Damien Rule-Neal, a man who has been been HIV-positive since 1999, has donated sperm to the project. He believes that the project will convince people to engage in relations with those afflicted with HIV.

“I have many friends who are also living with HIV who’ve gone on to have children,” Rule-Neal said.

“Being able to help others on their journey is so rewarding, but I also want to show the world that life doesn’t stop post-diagnosis and help to remove the stigma,” he added.

The New Zealand Aids Foundation is spearheading this project, which is affiliated with Positive Women Inc. and Body Positive. Dr. Mark Thomas, an associate professor at Auckland University, is firmly behind this HIV-positive sperm bank as well.

“I’m glad to say that in this time there have been great changes in public understanding of HIV, but many people living with HIV still suffer from stigma,” said Thomas, who is also a doctor specializing in infectious diseases.

“Stigma can lead to inconsistent taking of medicines, and result in much less effective treatment of HIV, and risk of transmitting HIV. Fear of stigma and discrimination can stop people at risk from getting tested, and those living with HIV from accessing treatment and support,” he added.

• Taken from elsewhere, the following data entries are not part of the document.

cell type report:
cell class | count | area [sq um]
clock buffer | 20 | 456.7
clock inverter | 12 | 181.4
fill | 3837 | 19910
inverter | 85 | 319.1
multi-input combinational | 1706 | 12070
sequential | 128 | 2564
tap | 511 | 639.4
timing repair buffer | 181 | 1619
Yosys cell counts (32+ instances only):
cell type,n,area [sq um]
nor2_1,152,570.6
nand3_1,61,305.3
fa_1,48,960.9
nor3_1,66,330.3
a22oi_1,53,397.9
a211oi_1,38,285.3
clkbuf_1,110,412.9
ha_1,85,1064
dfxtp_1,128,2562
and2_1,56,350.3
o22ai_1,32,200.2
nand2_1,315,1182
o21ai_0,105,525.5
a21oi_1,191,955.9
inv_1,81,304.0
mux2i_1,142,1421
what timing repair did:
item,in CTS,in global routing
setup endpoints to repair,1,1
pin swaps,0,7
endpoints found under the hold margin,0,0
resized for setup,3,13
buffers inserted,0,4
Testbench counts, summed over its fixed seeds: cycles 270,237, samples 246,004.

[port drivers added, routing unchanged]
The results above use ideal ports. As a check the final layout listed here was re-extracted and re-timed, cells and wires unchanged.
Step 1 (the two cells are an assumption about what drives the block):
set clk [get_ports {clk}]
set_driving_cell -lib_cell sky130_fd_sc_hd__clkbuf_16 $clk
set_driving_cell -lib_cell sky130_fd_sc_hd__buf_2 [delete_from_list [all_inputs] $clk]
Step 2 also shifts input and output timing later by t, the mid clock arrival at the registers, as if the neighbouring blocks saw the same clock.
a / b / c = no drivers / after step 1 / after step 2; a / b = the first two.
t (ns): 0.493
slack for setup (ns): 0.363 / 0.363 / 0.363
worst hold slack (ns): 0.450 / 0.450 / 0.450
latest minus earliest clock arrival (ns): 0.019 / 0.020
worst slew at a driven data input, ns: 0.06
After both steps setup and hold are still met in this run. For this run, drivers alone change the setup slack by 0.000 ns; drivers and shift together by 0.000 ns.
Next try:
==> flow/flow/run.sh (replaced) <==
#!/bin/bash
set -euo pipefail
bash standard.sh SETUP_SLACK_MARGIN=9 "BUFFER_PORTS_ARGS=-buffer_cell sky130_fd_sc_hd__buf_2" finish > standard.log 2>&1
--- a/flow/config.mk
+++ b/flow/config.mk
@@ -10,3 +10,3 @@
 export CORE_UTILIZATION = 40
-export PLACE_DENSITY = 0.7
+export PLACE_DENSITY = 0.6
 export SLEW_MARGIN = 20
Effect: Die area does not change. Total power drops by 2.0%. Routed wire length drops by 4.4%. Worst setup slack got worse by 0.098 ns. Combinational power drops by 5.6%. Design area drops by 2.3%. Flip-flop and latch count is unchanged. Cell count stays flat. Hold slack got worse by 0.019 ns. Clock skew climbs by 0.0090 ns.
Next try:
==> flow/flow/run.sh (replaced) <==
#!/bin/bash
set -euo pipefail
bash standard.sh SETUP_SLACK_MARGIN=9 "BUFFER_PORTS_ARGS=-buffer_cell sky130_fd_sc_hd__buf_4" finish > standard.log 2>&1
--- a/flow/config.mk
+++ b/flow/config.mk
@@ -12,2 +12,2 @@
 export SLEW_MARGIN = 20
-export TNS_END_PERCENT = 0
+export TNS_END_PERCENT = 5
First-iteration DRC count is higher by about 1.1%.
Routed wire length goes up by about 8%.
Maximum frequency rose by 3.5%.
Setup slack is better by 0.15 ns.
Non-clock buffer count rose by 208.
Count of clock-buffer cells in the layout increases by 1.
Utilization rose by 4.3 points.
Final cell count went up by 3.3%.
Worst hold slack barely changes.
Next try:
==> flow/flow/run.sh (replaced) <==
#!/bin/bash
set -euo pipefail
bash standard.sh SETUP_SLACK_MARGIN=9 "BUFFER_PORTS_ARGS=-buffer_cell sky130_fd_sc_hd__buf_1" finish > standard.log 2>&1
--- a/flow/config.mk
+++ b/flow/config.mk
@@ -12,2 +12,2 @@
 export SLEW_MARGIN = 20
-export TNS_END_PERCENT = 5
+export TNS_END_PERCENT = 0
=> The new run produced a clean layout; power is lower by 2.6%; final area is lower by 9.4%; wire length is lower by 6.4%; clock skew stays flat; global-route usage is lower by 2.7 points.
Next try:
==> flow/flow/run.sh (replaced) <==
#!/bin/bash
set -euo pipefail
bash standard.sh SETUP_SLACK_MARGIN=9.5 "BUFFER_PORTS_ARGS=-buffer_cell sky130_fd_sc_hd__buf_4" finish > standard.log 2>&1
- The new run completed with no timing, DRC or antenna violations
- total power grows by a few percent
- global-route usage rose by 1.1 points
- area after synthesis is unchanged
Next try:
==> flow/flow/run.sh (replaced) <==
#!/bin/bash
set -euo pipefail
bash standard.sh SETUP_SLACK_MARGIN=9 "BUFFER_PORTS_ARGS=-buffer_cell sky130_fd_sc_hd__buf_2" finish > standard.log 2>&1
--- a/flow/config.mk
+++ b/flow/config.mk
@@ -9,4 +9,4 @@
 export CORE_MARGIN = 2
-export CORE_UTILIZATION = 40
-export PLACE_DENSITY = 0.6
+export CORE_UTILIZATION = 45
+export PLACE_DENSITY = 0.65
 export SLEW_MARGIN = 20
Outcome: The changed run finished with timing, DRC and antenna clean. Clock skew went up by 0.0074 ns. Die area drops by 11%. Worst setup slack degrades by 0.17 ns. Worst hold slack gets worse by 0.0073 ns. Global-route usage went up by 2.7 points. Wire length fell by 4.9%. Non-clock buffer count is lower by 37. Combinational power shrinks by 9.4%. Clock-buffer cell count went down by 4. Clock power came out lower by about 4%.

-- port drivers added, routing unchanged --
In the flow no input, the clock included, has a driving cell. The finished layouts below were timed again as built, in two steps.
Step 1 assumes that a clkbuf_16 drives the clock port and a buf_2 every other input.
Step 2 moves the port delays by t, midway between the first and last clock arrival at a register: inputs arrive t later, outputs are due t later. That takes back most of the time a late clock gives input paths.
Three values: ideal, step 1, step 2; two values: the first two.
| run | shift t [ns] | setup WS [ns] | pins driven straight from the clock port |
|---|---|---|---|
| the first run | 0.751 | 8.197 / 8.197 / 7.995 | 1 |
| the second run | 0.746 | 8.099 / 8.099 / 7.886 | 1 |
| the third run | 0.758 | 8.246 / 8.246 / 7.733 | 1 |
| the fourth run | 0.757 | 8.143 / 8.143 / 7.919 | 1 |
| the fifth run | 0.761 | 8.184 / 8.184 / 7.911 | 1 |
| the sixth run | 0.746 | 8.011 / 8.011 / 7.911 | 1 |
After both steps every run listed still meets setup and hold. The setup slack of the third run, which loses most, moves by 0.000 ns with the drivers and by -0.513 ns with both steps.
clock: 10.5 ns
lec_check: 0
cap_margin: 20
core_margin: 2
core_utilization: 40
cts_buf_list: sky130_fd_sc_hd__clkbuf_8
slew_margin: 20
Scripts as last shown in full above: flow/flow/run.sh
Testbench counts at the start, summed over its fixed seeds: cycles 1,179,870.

This movement to make it easier for HIV-infected people to spread their bodily fluids to healthy individuals is not limited to New Zealand. So-called experts in the U.S. want criminal penalties to be lessened or removed for HIV-positive individuals who fail to tell their partners about their illness:

In many Midwest states it’s illegal for someone with HIV to have sex without telling partners about the illness. Some public health experts are pushing to change those laws.

Graig Cote has had HIV for 33 years, and he wants everyone to know it.

“I disclose to everybody,” he says. “I have my copper HIV ribbon on my neck. I wear my ‘silence equals death’ t-shirt. I’m a walking billboard.”

Cote does this very intentionally, because in Ohio he could get up to eight years in prison for failing to disclose his HIV status to a sexual partner – a crime categorized as felonious assault.

That law was added to the books in 1999 on the advice of law enforcement. More than 30 states have HIV criminalization laws; some require disclosure when sharing needles. And Ohio is one of the top enforcers, with 35 people charged over the last decade.

Public health experts are now pushing to end HIV criminalization, arguing that the threat of prison actually endangers public health.

“A lot has happened since 1999, and lawmakers don’t necessarily know that,” says Daphne Kackloudis, the chief public policy officer at Equitas Health.

Kackloudis is part of the Ohio Health Modernization Movement, a group working to change the law…

This past June, the American Medical Association called for the total repeal of HIV criminalization.

Kackloudis says her group isn’t going that far – it wants to reduce the charge from a felony to a misdemeanor.

Social justice insanity has created a public health nightmare as blind tolerance snuffs out what’s left of common sense throughout Western Civilization.